GIVEN DATA Start Marker

## config.mk

```make
export PLATFORM = sky130hd
export DESIGN_NAME = branch_predictor_gshare
export DESIGN_NICKNAME = d
export VERILOG_FILES = /design/src/rtl/bp_pkg.sv /design/src/rtl/bp_sat_counter_next.sv /design/src/rtl/branch_predictor_gshare.sv
export SDC_FILE = /design/constraint.sdc
export NUM_CORES = 1
export LEC_CHECK = 0
export ABC_AREA = 1
export BUFFER_PORTS_ARGS = -buffer_cell sky130_fd_sc_hd__buf_2
export CAP_MARGIN = 20
export CORE_AREA = 2 2 124 126
export DETAILED_ROUTE_END_ITERATION = 12
export DIE_AREA = 0 0 126 128
export GPL_TIMING_DRIVEN = 0
export HOLD_SLACK_MARGIN = 0.05
export PLACE_DENSITY = 0.79
export SLEW_MARGIN = 20
export SYNTH_ARGS = -nofsm -noshare
export SYNTH_HDL_FRONTEND = slang
export SYNTH_SLANG_ARGS = --single-unit
```

## constraint.sdc

```tcl
create_clock -name clk -period 2.5 [get_ports clk]
set_input_delay 0.125 -clock clk [delete_from_list [all_inputs] [get_ports clk]]
set_output_delay 0.125 -clock clk [all_outputs]
set_load 0.02 [all_outputs]
```

## src/rtl/bp_pkg.sv

```systemverilog
// Shared definitions for the gshare/bimodal branch predictor.
//   DEPTH / CNT_MAX : table geometry for the default configuration
//   bp_depth        : table depth for a given index width
//   bp_cnt_max      : saturation ceiling for a given counter width
//   bp_hash         : index fold (addr XOR zero-extended history, or addr alone)
//   bp_sat_next     : saturating up/down counter step
package bp_pkg;

  localparam int IDX_W_DEF = 5;
  localparam int CNT_W_DEF = 2;
  localparam int DEPTH     = 2**IDX_W_DEF;
  localparam int CNT_MAX   = 2**CNT_W_DEF - 1;

  function automatic int bp_depth(input int idx_w);
    return 1 << idx_w;
  endfunction

  function automatic int bp_cnt_max(input int cnt_w);
    return (1 << cnt_w) - 1;
  endfunction

  // ghr arrives zero-extended, so history only perturbs the low GHR_W bits.
  function automatic logic [31:0] bp_hash(input logic [31:0] addr,
                                          input logic [31:0] ghr,
                                          input logic        gshare);
    return gshare ? (addr ^ ghr) : addr;
  endfunction

  // Operates on a wide container; callers cast back to their own width and
  // pass their own all-ones value as the ceiling.
  function automatic logic [63:0] bp_sat_next(input logic [63:0] cnt,
                                              input logic [63:0] cmax,
                                              input logic        taken);
    if (taken) return (cnt == cmax)  ? cnt : cnt + 64'd1;
    else       return (cnt == 64'd0) ? cnt : cnt - 64'd1;
  endfunction

endpackage

```

## src/rtl/bp_sat_counter_next.sv

```systemverilog
// Combinational saturating counter step.
//   cnt   : current value (W bits)
//   taken : 1 = increment toward all-ones, 0 = decrement toward zero
//   nxt   : next value
// Used for predictor table entries and, with taken tied high, for the
// saturating performance counters.
module bp_sat_counter_next
  import bp_pkg::*;
#(
  parameter int W = 2
) (
  input  logic [W-1:0] cnt,
  input  logic         taken,
  output logic [W-1:0] nxt
);

  if (W < 1 || W > 64) begin : g_bad_w
    $error("bp_sat_counter_next: W must be 1..64");
  end

  localparam logic [63:0] CMAX = (W >= 64) ? {64{1'b1}} : ((64'd1 << W) - 64'd1);

  assign nxt = W'(bp_sat_next(64'(cnt), CMAX, taken));

endmodule

```

## src/rtl/branch_predictor_gshare.sv

```systemverilog
// Branch direction predictor: table of CNT_W-bit saturating counters indexed
// by PC bits, optionally XORed with a non-speculative global history (gshare).
//   clk, arst_n        : clock, synchronous active-low reset
//   rd_addr            : PC index bits at fetch
//   prediction         : combinational, counter MSB of the selected entry
//   pred_ghr           : history used for this prediction, returned at resolve
//   upd_en/addr/ghr    : resolution strobe, PC bits and prediction-time history
//   upd_taken/upd_pred : actual outcome and issued prediction
//   perf_updates       : saturating count of resolutions
//   perf_mispred       : saturating count of resolutions with upd_pred != upd_taken
module branch_predictor_gshare
  import bp_pkg::*;
#(
  parameter int IDX_W    = 5,
  parameter int CNT_W    = 2,
  parameter int GHR_W    = 5,
  parameter int GSHARE   = 1,
  parameter int INIT_CNT = 1,
  parameter int PERF_W   = 32
) (
  input  logic              clk,
  input  logic              arst_n,
  input  logic [IDX_W-1:0]  rd_addr,
  output logic              prediction,
  output logic [GHR_W-1:0]  pred_ghr,
  input  logic              upd_en,
  input  logic [IDX_W-1:0]  upd_addr,
  input  logic [GHR_W-1:0]  upd_ghr,
  input  logic              upd_taken,
  input  logic              upd_pred,
  output logic [PERF_W-1:0] perf_updates,
  output logic [PERF_W-1:0] perf_mispred
);

  if (IDX_W < 1 || IDX_W > 20) begin : g_bad_idx
    $error("branch_predictor_gshare: IDX_W out of range");
  end
  if (CNT_W < 1 || CNT_W > 30) begin : g_bad_cnt
    $error("branch_predictor_gshare: CNT_W out of range");
  end
  if (GHR_W < 1 || GHR_W > IDX_W) begin : g_bad_ghr
    $error("branch_predictor_gshare: GHR_W must be 1..IDX_W");
  end
  if (INIT_CNT < 0 || INIT_CNT > bp_cnt_max(CNT_W)) begin : g_bad_init
    $error("branch_predictor_gshare: INIT_CNT out of range");
  end
  if (PERF_W < 1 || PERF_W > 64) begin : g_bad_perf
    $error("branch_predictor_gshare: PERF_W must be 1..64");
  end

  localparam int               TBL_DEPTH = bp_depth(IDX_W);
  localparam logic [CNT_W-1:0] INIT_V    = CNT_W'(INIT_CNT);
  localparam logic             HASH_EN   = (GSHARE != 0);

  logic [TBL_DEPTH-1:0][CNT_W-1:0] tbl;
  logic [TBL_DEPTH-1:0][CNT_W-1:0] tbl_nxt;
  logic [GHR_W-1:0]                ghr, ghr_nxt;
  logic [IDX_W-1:0]                rd_idx, upd_idx;
  logic [PERF_W-1:0]               upd_cnt_nxt, mis_cnt_nxt;
  logic                            mispred;

  assign rd_idx  = IDX_W'(bp_hash(32'(rd_addr),  32'(ghr),     HASH_EN));
  assign upd_idx = IDX_W'(bp_hash(32'(upd_addr), 32'(upd_ghr), HASH_EN));

  // Read side sees registered state only: a same-cycle update to the same
  // entry is not forwarded.
  assign prediction = tbl[rd_idx][CNT_W-1];
  assign pred_ghr   = ghr;
  assign mispred    = upd_pred ^ upd_taken;

  // One next-value stage per entry; the write decode picks the resolved one.
  for (genvar g = 0; g < TBL_DEPTH; g++) begin : g_ent
    bp_sat_counter_next #(.W(CNT_W)) u_cnt (
      .cnt   (tbl[g]),
      .taken (upd_taken),
      .nxt   (tbl_nxt[g])
    );
  end

  if (GHR_W == 1) begin : g_ghr1
    assign ghr_nxt = upd_taken;
  end else begin : g_ghrn
    assign ghr_nxt = {ghr[GHR_W-2:0], upd_taken};
  end

  bp_sat_counter_next #(.W(PERF_W)) u_perf_upd (
    .cnt   (perf_updates),
    .taken (1'b1),
    .nxt   (upd_cnt_nxt)
  );

  bp_sat_counter_next #(.W(PERF_W)) u_perf_mis (
    .cnt   (perf_mispred),
    .taken (1'b1),
    .nxt   (mis_cnt_nxt)
  );

  // Reset takes priority over a coincident update, which is dropped.
  always_ff @(posedge clk) begin
    if (!arst_n) begin
      tbl          <= {TBL_DEPTH{INIT_V}};
      ghr          <= '0;
      perf_updates <= '0;
      perf_mispred <= '0;
    end else if (upd_en) begin
      tbl[upd_idx] <= tbl_nxt[upd_idx];
      ghr          <= ghr_nxt;
      perf_updates <= upd_cnt_nxt;
      if (mispred) perf_mispred <= mis_cnt_nxt;
    end
  end

endmodule

```

==> flow_summary.ini, run 1 <==
[outcome]
status = finished, final reports clean

[job]
maxCapViolations = 0

[routing]
final_antenna_net_count = 0
vias = 9726
viasPerCell = 5.48
drtIter0Drc = 1010
first_pass_iters = 6
wire_per_inst_um = 15.3
drc = 0
wl_mm = 27.2

[place]
port_buffers = 87
gp_congestion = 0.974
dp_slack_ns = -0.127
hpwl_mm = 19.5

[min_path]
hold_path.startpoint = arst_n
whs_endpoint = pred_ghr[0]
hold_depth = 3
min_path_type = in2reg

[setup_path]
cpLargestDelayFamily = buffers and inverters
rr_startpoint = perf_updates[0]
cp.required_ns = 2.38
r2r_cells = 10
path_max_fanout = 9
path_buf_inv = 2
endpoint_kind = output pin
arrival_ns = 2.27
cpMostUsedCell = nand3_1
start_kind = flop
path_cells = xnor2_4, inv_1, o211ai_1, nand3_1, nand3_1, nand2_1, o21a_1, buf_2
cp_slowest_cell = dfxtp_1
crit-reg2reg-capture = perf_updates[1]
worstSetupPathType = reg2out
cpPeakStageDelay_ns = 0.39
rrSetupSlack_ns = 0.24

[power]
p_leak_nw = 4.59
clock_power_share_pct = 47.6
p_per_area_nw_per_um2 = 554
p_total_mw = 5.52
p_sw_mw = 1.50
power.share.switching_pct = 27.2
combPwrFrac_pct = 13.0
ir_worst_vdd_mv = 0.472
p_seq_share_pct = 39.4
p_int_mw = 4.02

[clocking]
cts.sinks = 133
clock_latency_ns = 0.43
h-tree-depth = 4
path_clk_slew_ns = 0.06
cts_buffers = 17
cts-root-buf = clkbuf_16
clockBufferDepth = 2
cts_tree = built
cts_hold_buf = 0

[floorplanning]
dieWidth_um = 126
std_cell_rows = 45
initial_core_util_pct = 58.2
die-area_um2 = 16100
pin_count = 90
coreArea_um2 = 14900
die_h_um = 128

[timing]
fin_skew_ns = 0.00879
max_slew_margin_pct = 54.5
tightestPinTransition_ns = 0.682
setup_viol = 0
period_needed_ns = 2.39
fin_ws_ns = 0.105
max_freq_mhz = 418
post-route-period-util_pct = 95.8
whs_ns = 0.153
hold_viol = 0
setup-tns-final_ns = 0
drv_slew = 0
rsz0062_at_grt = no

[final_layout]
final_nets = 1595
n_antenna_cell = 0
final_cell_mix = nand2_1, nor2_1, inv_1
seqCellArea_um2 = 2660
fillers = 1475
layout-drive-gt1-share_pct = 10.8
final_common_cell = nand2_1
syn_to_final_growth_pct = 15.2
multi_input_area_um2 = 5090

[global_route]
grt_pass1_vias = 8744
grt_antenna_before_repair = 0
grt_start_max_net_pins = 17
track_usage_pct = 33.7
grt_pass1_wl_mm = 43.2
grt-ovfl-total = 0

[synth]
synth_warnings = 0
avgSynthCellArea_um2 = 5.90
synth_area_leaders = dfxtp_1, nand2_1, nor2_1, inv_1, a21oi_1
ys_ff_latch = 133
yosysTopAreaCellShare_pct = 30.8
synthCells = 1468
synth_fp_nets = 1490
ys_types = 36
yosysSeqAreaShare_pct = 30.8
synth.cell_area_um2 = 8660
synth_top_area_cell = dfxtp_1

GIVEN DATA End Marker

*WHAT YOU SHOULD DO*
Output the line containing "grt_pass1_vias = 8744" and every line after it through the final line of the records above, exactly as written and nothing else.

*TASK OUTPUT*
grt_pass1_vias = 8744
grt_antenna_before_repair = 0
grt_start_max_net_pins = 17
track_usage_pct = 33.7
grt_pass1_wl_mm = 43.2
grt-ovfl-total = 0

[synth]
synth_warnings = 0
avgSynthCellArea_um2 = 5.90
synth_area_leaders = dfxtp_1, nand2_1, nor2_1, inv_1, a21oi_1
ys_ff_latch = 133
yosysTopAreaCellShare_pct = 30.8
synthCells = 1468
synth_fp_nets = 1490
ys_types = 36
yosysSeqAreaShare_pct = 30.8
synth.cell_area_um2 = 8660
synth_top_area_cell = dfxtp_1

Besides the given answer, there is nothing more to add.